Au Mali et presque  dans tous les pays du monde, le football est le sport le plus populaire mobilisant plus de pratiquants que toute autre discipline. Le football ou sport roi est plus qu’un simple jeu. Il peut servir à rapprocher les communautés et les peuples. Il apparait comme un puissant facteur d’intégrations et de consolidation de la paix et la cohésion sociale, surtout dans les pays touchés par des conflits armés.  Ne dit-on pas très souvent  que le football est un vecteur de paix et de développement ? Cependant, la pratique du sport roi peut faire déchainer dangereusement des passions nationalistes et exacerber des xénophobies entrainant des violences aveugles.

Tout le monde sportif reconnait que ce sont surtout le langage et l attrait universels  qui confèrent au sport roi un pouvoir et une portée unique.

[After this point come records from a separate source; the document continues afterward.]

==> config.mk <==
export PLATFORM = sky130hd
export DESIGN_NAME = data_memory
export DESIGN_NICKNAME = d
export VERILOG_FILES = /design/src/rtl/data_memory.sv
export SDC_FILE = /design/constraint.sdc
export NUM_CORES = 1
export LEC_CHECK = 0
export ABC_AREA = 1
export CORE_ASPECT_RATIO = 1.75
export CORE_MARGIN = 1
export CORE_UTILIZATION = 30
export DETAILED_ROUTE_END_ITERATION = 7
export GPL_TIMING_DRIVEN = 1
export PLACE_DENSITY = 0.52
export SKIP_LAST_GASP = 1
export SYNTH_ARGS = -nofsm -noshare
export SYNTH_HDL_FRONTEND = slang
export SYNTH_SLANG_ARGS = --single-unit
==> constraint.sdc <==
create_clock -name clk_i -period 8.1 [get_ports clk_i]
set_clock_uncertainty 0.2 [all_clocks]
set_input_delay 0.81 -clock clk_i [delete_from_list [all_inputs] [get_ports clk_i]]
set_output_delay 0.81 -clock clk_i [all_outputs]
set_load 0.05 [all_outputs]
==> src/rtl/data_memory.sv <==
// Byte-addressable little-endian data memory for the load/store path.
// One load port and one store port, each accepting a request every cycle.
// Loads return one cycle later with sign or zero extension. Stores are
// byte-masked. A load and a store to the same word in the same cycle
// return the post-store bytes (write-first). Misaligned or illegal-size
// accesses are flagged and have no effect on the array.
module data_memory #(
   parameter  int WIDTH  = 32,
   parameter  int DEPTH  = 16,
   localparam int ADDR_W = $clog2(DEPTH * WIDTH / 8)
) (
   input  logic              clk_i,
   input  logic              rst_i,
   input  logic              read_en_i,
   input  logic [ADDR_W-1:0] read_addr_i,
   input  logic [1:0]        read_size_i,
   input  logic              read_unsigned_i,
   output logic [WIDTH-1:0]  read_data_o,
   output logic              read_valid_o,
   output logic              read_error_o,
   input  logic              write_en_i,
   input  logic [ADDR_W-1:0] write_addr_i,
   input  logic [1:0]        write_size_i,
   input  logic [WIDTH-1:0]  write_data_i,
   output logic              write_error_o
);

   localparam int NB    = WIDTH / 8;
   localparam int OFF_W = $clog2(NB);
   localparam int IDX_W = ADDR_W - OFF_W;

   // Size is legal for this width and the offset is a multiple of the size.
   function automatic logic access_ok(input logic [1:0] size, input logic [OFF_W-1:0] off);
      logic [2:0] off_ext;
      logic [2:0] align_mask;
      logic       size_ok;
      off_ext = 3'(off);
      size_ok = 1'b1;
      case (size)
         2'd0: align_mask = 3'b000;
         2'd1: align_mask = 3'b001;
         2'd2: align_mask = 3'b011;
         2'd3: begin
            align_mask = 3'b111;
            if (WIDTH == 32) size_ok = 1'b0;
            else             size_ok = 1'b1;
         end
         default: begin
            align_mask = 3'b111;
            size_ok    = 1'b0;
         end
      endcase
      return size_ok && ((off_ext & align_mask) == 3'b000);
   endfunction

   // Byte lanes touched by an access of the given size at the given offset.
   function automatic logic [NB-1:0] lane_mask(input logic [1:0] size, input logic [OFF_W-1:0] off);
      logic [7:0]  base;
      logic [15:0] shifted;
      case (size)
         2'd0:    base = 8'h01;
         2'd1:    base = 8'h03;
         2'd2:    base = 8'h0F;
         2'd3:    base = 8'hFF;
         default: base = 8'h00;
      endcase
      shifted = {8'h00, base} << off;
      return shifted[NB-1:0];
   endfunction

   logic [WIDTH-1:0] mem_q [DEPTH];
   logic [WIDTH-1:0] mem_d [DEPTH];
   logic [WIDTH-1:0] read_data_q, read_data_d;
   logic             read_valid_q, read_valid_d;
   logic             read_error_q, read_error_d;
   logic             write_error_q, write_error_d;

   logic [IDX_W-1:0] wr_idx, rd_idx;
   logic [OFF_W-1:0] wr_off, rd_off;
   logic             wr_ok, rd_ok;
   logic [NB-1:0]    wr_mask;
   logic [WIDTH-1:0] wr_shift, wr_merge;
   logic [WIDTH-1:0] rd_word, rd_shift, rd_ext;
   logic             rd_sign;
   int               rd_bits;

   assign wr_idx  = write_addr_i[ADDR_W-1:OFF_W];
   assign wr_off  = write_addr_i[OFF_W-1:0];
   assign rd_idx  = read_addr_i[ADDR_W-1:OFF_W];
   assign rd_off  = read_addr_i[OFF_W-1:0];
   assign wr_ok   = write_en_i && access_ok(write_size_i, wr_off);
   assign rd_ok   = access_ok(read_size_i, rd_off);
   assign wr_mask = lane_mask(write_size_i, wr_off);

   // Next array contents: merge the shifted store bytes into the target word.
   always_comb begin
      mem_d    = mem_q;
      wr_shift = write_data_i << {wr_off, 3'b000};
      wr_merge = mem_q[wr_idx];
      for (int k = 0; k < NB; k++) begin
         if (wr_mask[k]) wr_merge[8*k +: 8] = wr_shift[8*k +: 8];
         else            wr_merge[8*k +: 8] = mem_q[wr_idx][8*k +: 8];
      end
      if (wr_ok) mem_d[wr_idx] = wr_merge;
      else       mem_d[wr_idx] = mem_q[wr_idx];
   end

   // Load path: read the post-store word (write-first), align, then extend.
   always_comb begin
      rd_word  = mem_d[rd_idx];
      rd_shift = rd_word >> {rd_off, 3'b000};
      case (read_size_i)
         2'd0:    begin rd_bits = 8;     rd_sign = rd_shift[7];       end
         2'd1:    begin rd_bits = 16;    rd_sign = rd_shift[15];      end
         2'd2:    begin rd_bits = 32;    rd_sign = rd_shift[31];      end
         2'd3:    begin rd_bits = WIDTH; rd_sign = rd_shift[WIDTH-1]; end
         default: begin rd_bits = WIDTH; rd_sign = 1'b0;              end
      endcase
      if (read_unsigned_i) rd_sign = 1'b0;
      else                 rd_sign = rd_sign;
      rd_ext = rd_shift;
      for (int i = 0; i < WIDTH; i++) begin
         if (i >= rd_bits) rd_ext[i] = rd_sign;
         else              rd_ext[i] = rd_shift[i];
      end
      read_valid_d  = read_en_i;
      read_error_d  = read_en_i && !rd_ok;
      write_error_d = write_en_i && !access_ok(write_size_i, wr_off);
      if (read_en_i) begin
         if (rd_ok) read_data_d = rd_ext;
         else       read_data_d = {WIDTH{1'b0}};
      end else begin
         read_data_d = read_data_q;
      end
   end

   // State update; reset clears the array and drops same-cycle requests.
   always_ff @(posedge clk_i) begin
      if (rst_i) begin
         for (int i = 0; i < DEPTH; i++) mem_q[i] <= {WIDTH{1'b0}};
         read_data_q   <= {WIDTH{1'b0}};
         read_valid_q  <= 1'b0;
         read_error_q  <= 1'b0;
         write_error_q <= 1'b0;
      end else begin
         mem_q         <= mem_d;
         read_data_q   <= read_data_d;
         read_valid_q  <= read_valid_d;
         read_error_q  <= read_error_d;
         write_error_q <= write_error_d;
      end
   end

   assign read_data_o   = read_data_q;
   assign read_valid_o  = read_valid_q;
   assign read_error_o  = read_error_q;
   assign write_error_o = write_error_q;

endmodule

Les dirigeants du monde entier ont pleinement conscience de l’importance capitale  du rôle que peut et doit jouer le sport roi.

C’est ainsi que l’on a organisé  à travers le monde des matchs de football dédiés entièrement à la paix et à l’entente entre des communautés, des régions  d’un même pays ou entre des pays différents. Des protagonistes et des ennemis irréductibles  se regardant en chien de faïence ont pu se rencontrer et se parler grâce au langage universel du football.  Parmi ces matchs, on peut citer entre autres :

– Le match entre la Turquie et l’Arménie ;

– Le match de gala pour la paix à Bouaké ;

– Le tournoi de la paix au Nord – Kivu (R D. Congo)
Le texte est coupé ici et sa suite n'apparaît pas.